◆ Work item ◆
Somewhere below, one line contains "### config.mk" and a later line contains "export VERILOG_FILES = /design/src/rtl/core/lhp_pkg.sv". Output those two lines and everything between them exactly, and nothing else.

"""

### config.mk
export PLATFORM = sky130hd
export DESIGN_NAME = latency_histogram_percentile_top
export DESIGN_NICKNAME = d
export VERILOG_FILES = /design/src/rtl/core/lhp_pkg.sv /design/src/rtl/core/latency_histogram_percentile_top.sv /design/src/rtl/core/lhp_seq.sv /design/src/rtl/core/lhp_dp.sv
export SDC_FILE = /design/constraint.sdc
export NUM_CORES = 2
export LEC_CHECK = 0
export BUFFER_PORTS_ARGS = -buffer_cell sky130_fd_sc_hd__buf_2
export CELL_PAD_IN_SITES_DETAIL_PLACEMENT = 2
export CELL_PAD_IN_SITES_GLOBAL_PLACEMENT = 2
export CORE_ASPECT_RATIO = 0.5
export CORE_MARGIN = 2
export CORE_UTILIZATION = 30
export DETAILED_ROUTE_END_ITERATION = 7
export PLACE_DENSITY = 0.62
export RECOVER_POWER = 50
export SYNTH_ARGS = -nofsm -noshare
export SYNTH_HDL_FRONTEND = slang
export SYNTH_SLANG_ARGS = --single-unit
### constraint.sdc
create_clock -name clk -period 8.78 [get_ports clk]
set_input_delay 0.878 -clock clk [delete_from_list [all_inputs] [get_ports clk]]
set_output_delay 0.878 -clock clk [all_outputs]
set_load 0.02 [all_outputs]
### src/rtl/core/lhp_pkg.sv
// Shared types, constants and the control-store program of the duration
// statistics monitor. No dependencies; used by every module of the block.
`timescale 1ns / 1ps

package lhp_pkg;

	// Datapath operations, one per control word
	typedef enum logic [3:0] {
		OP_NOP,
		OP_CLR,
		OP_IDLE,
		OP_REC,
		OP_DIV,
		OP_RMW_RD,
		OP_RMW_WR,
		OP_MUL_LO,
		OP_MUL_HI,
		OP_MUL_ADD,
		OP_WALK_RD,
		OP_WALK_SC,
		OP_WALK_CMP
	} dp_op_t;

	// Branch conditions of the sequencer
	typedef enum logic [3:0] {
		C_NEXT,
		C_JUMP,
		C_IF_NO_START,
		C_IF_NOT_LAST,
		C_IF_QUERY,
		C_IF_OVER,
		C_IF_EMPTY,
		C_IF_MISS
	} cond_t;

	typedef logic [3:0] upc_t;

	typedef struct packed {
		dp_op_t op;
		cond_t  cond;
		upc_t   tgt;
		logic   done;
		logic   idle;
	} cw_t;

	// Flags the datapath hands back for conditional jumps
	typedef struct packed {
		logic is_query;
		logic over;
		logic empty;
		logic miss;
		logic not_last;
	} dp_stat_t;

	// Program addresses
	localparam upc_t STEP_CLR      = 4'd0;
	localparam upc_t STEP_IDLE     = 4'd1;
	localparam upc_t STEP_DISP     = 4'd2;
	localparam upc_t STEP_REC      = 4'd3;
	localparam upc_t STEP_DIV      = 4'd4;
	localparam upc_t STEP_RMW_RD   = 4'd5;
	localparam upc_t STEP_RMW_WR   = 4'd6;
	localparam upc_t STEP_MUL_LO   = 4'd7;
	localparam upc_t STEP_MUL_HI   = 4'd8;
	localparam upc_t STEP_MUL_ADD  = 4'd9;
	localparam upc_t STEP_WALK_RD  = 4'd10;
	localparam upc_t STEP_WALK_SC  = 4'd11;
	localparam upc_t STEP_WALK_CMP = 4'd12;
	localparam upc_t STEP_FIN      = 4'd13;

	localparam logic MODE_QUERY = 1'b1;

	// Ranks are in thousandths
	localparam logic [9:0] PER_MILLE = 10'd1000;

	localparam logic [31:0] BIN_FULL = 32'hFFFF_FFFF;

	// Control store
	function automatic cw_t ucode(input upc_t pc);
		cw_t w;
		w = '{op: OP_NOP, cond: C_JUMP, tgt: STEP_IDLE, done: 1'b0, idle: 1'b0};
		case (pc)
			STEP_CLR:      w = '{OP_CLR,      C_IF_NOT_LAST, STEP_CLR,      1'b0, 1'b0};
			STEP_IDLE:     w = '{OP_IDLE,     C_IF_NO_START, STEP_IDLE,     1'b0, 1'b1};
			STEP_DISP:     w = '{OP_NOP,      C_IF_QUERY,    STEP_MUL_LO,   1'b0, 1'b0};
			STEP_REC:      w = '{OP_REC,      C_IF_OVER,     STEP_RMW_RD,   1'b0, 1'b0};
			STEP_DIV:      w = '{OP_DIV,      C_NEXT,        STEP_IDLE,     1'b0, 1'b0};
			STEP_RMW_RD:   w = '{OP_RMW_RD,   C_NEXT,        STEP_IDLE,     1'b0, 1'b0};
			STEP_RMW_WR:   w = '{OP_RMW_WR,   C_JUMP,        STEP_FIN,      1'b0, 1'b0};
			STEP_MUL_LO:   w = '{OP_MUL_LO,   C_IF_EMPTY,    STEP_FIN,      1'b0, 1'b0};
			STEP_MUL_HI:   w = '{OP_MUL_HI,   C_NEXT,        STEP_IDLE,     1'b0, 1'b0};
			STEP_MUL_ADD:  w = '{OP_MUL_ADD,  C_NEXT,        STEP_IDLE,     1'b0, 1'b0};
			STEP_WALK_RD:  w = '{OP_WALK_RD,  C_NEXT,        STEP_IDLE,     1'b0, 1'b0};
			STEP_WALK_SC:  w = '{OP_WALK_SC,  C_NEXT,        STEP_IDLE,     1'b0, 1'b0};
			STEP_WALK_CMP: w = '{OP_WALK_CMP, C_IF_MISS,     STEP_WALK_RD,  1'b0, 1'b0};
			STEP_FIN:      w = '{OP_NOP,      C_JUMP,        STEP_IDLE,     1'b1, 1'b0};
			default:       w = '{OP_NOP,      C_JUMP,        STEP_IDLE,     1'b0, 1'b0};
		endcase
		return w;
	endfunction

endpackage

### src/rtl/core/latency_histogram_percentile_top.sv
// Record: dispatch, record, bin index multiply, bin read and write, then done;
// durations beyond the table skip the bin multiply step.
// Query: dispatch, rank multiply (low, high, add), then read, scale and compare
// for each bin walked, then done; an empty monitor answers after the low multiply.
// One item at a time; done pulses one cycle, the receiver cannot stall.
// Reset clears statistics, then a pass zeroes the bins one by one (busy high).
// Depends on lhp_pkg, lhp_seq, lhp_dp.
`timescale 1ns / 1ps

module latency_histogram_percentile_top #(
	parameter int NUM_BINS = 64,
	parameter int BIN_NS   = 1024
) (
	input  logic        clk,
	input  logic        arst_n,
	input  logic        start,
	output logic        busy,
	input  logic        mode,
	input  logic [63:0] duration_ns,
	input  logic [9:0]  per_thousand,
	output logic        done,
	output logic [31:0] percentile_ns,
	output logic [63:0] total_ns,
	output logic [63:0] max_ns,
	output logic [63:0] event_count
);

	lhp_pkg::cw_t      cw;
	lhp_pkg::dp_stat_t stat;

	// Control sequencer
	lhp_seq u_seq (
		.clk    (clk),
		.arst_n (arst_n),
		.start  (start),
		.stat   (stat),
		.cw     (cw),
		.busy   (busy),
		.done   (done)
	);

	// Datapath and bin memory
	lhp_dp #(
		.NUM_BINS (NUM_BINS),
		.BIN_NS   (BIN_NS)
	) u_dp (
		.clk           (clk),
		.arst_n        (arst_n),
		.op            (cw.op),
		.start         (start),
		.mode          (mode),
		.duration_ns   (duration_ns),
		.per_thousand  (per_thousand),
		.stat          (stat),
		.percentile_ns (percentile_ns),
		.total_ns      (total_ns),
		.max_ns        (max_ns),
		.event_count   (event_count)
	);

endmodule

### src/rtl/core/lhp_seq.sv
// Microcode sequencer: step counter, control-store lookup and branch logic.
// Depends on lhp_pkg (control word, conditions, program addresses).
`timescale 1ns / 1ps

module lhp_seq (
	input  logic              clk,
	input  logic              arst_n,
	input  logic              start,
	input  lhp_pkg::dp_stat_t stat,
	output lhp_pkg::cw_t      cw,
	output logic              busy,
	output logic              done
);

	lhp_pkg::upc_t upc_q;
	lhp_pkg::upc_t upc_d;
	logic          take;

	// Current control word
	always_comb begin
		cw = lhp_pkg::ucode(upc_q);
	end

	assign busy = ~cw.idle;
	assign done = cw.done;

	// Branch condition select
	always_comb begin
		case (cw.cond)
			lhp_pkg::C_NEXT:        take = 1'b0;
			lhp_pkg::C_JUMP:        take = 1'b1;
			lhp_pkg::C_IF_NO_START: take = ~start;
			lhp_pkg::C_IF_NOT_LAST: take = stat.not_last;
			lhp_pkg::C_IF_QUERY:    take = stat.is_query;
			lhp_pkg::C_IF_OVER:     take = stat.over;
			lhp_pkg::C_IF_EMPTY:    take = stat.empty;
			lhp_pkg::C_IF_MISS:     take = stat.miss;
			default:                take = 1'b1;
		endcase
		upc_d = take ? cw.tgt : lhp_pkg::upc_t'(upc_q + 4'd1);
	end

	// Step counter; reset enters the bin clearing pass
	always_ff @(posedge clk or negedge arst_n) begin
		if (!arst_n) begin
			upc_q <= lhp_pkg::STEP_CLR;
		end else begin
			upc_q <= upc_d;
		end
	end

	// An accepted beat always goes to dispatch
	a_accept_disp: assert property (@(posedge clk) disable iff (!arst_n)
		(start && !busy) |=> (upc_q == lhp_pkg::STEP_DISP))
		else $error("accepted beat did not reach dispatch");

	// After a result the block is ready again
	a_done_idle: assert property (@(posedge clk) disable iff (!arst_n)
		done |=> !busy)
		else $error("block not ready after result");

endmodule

"""
"""

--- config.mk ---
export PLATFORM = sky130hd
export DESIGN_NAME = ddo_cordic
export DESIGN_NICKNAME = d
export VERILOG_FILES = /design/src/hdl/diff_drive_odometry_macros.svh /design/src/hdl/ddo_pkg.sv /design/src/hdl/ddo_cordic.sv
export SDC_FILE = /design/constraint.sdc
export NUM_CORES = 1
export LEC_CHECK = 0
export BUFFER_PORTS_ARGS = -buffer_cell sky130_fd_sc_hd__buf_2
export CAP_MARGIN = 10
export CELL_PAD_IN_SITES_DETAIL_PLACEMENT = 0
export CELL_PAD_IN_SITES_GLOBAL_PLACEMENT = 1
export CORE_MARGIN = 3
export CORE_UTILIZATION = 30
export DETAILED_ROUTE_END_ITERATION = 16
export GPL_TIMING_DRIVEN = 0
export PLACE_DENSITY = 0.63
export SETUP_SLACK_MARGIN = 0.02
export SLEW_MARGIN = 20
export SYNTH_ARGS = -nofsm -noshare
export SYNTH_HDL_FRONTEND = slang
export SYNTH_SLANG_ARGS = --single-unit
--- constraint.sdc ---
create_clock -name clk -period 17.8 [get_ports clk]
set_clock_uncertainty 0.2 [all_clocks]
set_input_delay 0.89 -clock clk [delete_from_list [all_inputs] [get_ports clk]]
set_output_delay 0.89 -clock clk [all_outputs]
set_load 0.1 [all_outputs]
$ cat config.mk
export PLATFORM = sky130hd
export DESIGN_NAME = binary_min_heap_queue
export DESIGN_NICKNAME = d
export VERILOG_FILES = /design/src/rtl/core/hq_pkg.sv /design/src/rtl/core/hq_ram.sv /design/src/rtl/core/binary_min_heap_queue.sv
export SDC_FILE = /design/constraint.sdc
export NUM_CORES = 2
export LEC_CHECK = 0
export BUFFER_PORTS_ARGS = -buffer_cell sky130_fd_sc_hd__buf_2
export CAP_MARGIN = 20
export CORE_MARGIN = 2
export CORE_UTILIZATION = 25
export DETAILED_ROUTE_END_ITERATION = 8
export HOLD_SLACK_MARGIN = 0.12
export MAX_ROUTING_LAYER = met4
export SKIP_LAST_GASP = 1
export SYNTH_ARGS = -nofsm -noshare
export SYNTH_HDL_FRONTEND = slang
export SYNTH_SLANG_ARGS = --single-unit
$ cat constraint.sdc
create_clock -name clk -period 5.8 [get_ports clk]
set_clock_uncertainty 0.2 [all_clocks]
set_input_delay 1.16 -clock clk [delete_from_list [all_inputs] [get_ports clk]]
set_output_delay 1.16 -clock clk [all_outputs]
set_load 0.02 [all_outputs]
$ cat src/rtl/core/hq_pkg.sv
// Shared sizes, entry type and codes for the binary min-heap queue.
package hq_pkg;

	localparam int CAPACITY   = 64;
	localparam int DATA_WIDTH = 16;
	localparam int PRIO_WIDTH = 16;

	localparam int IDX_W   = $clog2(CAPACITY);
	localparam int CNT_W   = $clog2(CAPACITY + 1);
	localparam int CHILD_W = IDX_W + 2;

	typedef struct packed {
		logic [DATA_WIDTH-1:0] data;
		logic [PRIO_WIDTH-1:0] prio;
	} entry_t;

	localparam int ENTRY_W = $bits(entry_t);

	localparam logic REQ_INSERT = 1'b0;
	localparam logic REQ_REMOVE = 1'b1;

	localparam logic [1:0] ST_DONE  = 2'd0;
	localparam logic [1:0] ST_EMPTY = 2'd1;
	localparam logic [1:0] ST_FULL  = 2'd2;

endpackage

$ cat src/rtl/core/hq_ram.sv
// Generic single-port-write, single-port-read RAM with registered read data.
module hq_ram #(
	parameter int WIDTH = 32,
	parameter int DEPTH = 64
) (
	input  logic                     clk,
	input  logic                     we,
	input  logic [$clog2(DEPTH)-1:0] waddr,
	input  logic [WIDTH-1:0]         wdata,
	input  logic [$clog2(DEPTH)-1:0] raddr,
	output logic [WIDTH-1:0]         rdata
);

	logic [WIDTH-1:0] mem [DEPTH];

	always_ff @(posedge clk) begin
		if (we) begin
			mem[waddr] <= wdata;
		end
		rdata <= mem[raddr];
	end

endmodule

"""
"""

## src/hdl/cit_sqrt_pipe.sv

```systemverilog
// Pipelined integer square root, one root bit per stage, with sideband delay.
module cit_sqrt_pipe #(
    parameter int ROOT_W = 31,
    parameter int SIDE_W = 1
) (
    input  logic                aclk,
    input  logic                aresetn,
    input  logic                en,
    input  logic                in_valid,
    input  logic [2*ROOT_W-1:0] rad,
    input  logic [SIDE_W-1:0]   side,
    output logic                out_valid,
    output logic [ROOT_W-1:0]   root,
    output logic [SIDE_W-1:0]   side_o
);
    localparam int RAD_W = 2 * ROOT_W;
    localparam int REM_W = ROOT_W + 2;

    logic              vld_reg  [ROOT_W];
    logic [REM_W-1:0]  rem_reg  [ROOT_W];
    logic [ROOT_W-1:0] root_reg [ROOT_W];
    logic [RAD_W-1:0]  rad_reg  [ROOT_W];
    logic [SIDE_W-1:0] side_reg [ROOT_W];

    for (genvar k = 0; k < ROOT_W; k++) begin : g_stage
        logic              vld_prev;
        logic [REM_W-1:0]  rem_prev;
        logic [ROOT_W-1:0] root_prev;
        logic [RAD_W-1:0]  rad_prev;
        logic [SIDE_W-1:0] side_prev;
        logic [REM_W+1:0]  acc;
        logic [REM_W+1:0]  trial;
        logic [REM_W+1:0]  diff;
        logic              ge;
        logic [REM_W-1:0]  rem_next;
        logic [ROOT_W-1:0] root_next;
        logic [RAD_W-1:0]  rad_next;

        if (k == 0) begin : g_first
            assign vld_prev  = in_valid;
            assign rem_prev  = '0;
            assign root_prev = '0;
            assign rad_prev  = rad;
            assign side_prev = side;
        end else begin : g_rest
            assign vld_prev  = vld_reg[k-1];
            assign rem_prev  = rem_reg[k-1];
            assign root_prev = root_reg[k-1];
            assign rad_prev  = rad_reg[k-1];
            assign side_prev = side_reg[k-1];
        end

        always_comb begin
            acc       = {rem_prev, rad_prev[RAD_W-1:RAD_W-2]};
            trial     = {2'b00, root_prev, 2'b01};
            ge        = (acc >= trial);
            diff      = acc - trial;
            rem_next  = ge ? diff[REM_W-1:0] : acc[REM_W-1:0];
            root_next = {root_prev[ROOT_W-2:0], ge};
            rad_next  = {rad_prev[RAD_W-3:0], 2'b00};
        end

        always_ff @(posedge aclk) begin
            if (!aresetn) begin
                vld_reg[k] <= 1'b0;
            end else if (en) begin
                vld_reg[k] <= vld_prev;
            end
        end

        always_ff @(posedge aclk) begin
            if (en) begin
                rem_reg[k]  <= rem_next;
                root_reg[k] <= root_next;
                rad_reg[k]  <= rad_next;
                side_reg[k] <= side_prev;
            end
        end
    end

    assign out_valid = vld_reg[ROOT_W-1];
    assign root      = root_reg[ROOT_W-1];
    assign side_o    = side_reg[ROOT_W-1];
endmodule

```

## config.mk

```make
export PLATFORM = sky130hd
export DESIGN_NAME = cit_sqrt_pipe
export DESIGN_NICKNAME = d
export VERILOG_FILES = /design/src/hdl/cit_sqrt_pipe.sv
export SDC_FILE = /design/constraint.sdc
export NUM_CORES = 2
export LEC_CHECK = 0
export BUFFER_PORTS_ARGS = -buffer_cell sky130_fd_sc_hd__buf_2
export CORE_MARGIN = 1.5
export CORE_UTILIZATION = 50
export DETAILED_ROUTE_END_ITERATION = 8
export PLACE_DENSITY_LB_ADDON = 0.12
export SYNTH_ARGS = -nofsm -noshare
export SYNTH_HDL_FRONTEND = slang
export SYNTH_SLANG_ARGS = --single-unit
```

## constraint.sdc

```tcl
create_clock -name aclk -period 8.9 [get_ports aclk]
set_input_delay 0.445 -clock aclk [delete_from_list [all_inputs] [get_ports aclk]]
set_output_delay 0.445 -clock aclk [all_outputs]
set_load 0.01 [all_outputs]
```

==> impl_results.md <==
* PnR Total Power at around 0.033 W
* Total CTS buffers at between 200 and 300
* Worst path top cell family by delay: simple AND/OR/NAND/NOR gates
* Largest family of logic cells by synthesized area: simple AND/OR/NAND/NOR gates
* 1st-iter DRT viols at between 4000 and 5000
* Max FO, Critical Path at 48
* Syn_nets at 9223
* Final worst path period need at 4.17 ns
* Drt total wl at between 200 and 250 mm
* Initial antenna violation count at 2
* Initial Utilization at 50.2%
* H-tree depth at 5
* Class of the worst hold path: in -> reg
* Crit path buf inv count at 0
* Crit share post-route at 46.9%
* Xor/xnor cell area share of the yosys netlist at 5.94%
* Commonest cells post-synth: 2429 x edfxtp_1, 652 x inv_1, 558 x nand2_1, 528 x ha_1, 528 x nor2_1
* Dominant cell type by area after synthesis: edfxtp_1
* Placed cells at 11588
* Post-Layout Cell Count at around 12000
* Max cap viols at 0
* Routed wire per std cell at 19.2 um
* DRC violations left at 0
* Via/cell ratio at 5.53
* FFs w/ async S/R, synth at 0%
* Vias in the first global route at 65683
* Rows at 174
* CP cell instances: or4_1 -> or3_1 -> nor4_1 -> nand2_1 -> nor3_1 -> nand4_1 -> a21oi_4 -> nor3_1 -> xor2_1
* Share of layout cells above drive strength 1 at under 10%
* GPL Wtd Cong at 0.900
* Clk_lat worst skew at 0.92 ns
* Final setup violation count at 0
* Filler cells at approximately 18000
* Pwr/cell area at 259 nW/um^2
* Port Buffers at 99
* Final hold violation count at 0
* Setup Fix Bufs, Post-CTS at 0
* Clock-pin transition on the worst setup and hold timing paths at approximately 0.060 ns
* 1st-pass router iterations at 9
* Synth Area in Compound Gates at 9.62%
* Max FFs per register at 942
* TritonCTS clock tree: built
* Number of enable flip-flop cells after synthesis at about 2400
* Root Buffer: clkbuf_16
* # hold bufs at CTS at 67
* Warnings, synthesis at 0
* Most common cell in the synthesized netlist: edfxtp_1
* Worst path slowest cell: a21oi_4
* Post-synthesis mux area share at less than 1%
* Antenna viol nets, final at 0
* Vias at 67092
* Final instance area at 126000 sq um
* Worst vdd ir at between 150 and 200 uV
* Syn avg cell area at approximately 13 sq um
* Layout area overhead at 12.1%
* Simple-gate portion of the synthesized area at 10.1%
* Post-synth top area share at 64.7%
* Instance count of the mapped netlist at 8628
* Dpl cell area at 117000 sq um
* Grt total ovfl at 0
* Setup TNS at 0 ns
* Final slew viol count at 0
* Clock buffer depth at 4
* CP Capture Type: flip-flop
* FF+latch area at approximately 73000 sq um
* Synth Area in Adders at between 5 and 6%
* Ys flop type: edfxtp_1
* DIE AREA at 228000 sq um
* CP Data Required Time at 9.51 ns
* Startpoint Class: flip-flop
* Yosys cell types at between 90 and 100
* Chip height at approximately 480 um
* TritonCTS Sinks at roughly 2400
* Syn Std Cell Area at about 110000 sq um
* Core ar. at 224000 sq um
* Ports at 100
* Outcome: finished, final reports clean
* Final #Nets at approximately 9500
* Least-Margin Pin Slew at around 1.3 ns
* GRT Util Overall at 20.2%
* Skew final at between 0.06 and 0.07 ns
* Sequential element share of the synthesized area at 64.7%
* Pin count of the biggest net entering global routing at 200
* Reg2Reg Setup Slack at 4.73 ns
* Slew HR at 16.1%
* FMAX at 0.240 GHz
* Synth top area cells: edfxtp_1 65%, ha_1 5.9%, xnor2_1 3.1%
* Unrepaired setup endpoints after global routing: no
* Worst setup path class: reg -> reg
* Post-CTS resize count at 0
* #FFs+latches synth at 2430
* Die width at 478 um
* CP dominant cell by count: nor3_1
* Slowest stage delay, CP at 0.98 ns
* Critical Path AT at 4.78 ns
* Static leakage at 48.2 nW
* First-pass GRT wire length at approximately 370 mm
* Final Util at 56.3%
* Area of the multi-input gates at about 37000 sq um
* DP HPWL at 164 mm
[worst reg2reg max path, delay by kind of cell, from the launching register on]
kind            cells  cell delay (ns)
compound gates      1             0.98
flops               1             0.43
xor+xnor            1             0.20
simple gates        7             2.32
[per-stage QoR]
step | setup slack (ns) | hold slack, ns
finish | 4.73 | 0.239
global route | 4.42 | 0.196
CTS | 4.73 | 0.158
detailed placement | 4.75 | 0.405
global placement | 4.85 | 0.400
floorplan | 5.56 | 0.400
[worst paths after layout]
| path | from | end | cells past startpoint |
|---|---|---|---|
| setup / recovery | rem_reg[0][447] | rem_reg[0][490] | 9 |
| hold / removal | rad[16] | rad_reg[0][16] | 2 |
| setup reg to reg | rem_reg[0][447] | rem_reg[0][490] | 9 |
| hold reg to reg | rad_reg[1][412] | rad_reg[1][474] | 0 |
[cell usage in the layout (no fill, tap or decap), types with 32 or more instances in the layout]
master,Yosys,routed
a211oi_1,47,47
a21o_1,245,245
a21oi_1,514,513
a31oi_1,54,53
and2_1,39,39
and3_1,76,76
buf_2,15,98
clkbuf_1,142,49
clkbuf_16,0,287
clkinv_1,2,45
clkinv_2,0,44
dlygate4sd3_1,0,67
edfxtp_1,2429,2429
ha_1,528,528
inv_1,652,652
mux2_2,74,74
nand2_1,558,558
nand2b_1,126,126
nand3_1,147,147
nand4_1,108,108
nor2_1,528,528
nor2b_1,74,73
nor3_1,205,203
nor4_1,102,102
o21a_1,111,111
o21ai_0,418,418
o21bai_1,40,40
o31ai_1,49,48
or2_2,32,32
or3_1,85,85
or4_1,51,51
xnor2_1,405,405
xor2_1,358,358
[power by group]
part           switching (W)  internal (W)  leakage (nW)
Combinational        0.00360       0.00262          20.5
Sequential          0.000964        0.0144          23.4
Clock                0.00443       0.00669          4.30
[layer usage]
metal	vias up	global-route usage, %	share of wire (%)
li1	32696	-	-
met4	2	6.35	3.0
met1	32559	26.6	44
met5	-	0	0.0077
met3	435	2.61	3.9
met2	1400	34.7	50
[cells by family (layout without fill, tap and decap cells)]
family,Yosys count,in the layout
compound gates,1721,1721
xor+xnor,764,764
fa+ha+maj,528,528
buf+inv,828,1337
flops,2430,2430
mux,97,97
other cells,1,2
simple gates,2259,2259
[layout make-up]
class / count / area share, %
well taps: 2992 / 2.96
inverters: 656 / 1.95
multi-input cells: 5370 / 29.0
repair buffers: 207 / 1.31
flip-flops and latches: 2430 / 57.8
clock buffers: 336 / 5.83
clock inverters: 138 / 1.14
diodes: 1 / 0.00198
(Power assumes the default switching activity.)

"""

◆ Your response ◆
### config.mk
export PLATFORM = sky130hd
export DESIGN_NAME = latency_histogram_percentile_top
export DESIGN_NICKNAME = d
export VERILOG_FILES = /design/src/rtl/core/lhp_pkg.sv /design/src/rtl/core/latency_histogram_percentile_top.sv /design/src/rtl/core/lhp_seq.sv /design/src/rtl/core/lhp_dp.sv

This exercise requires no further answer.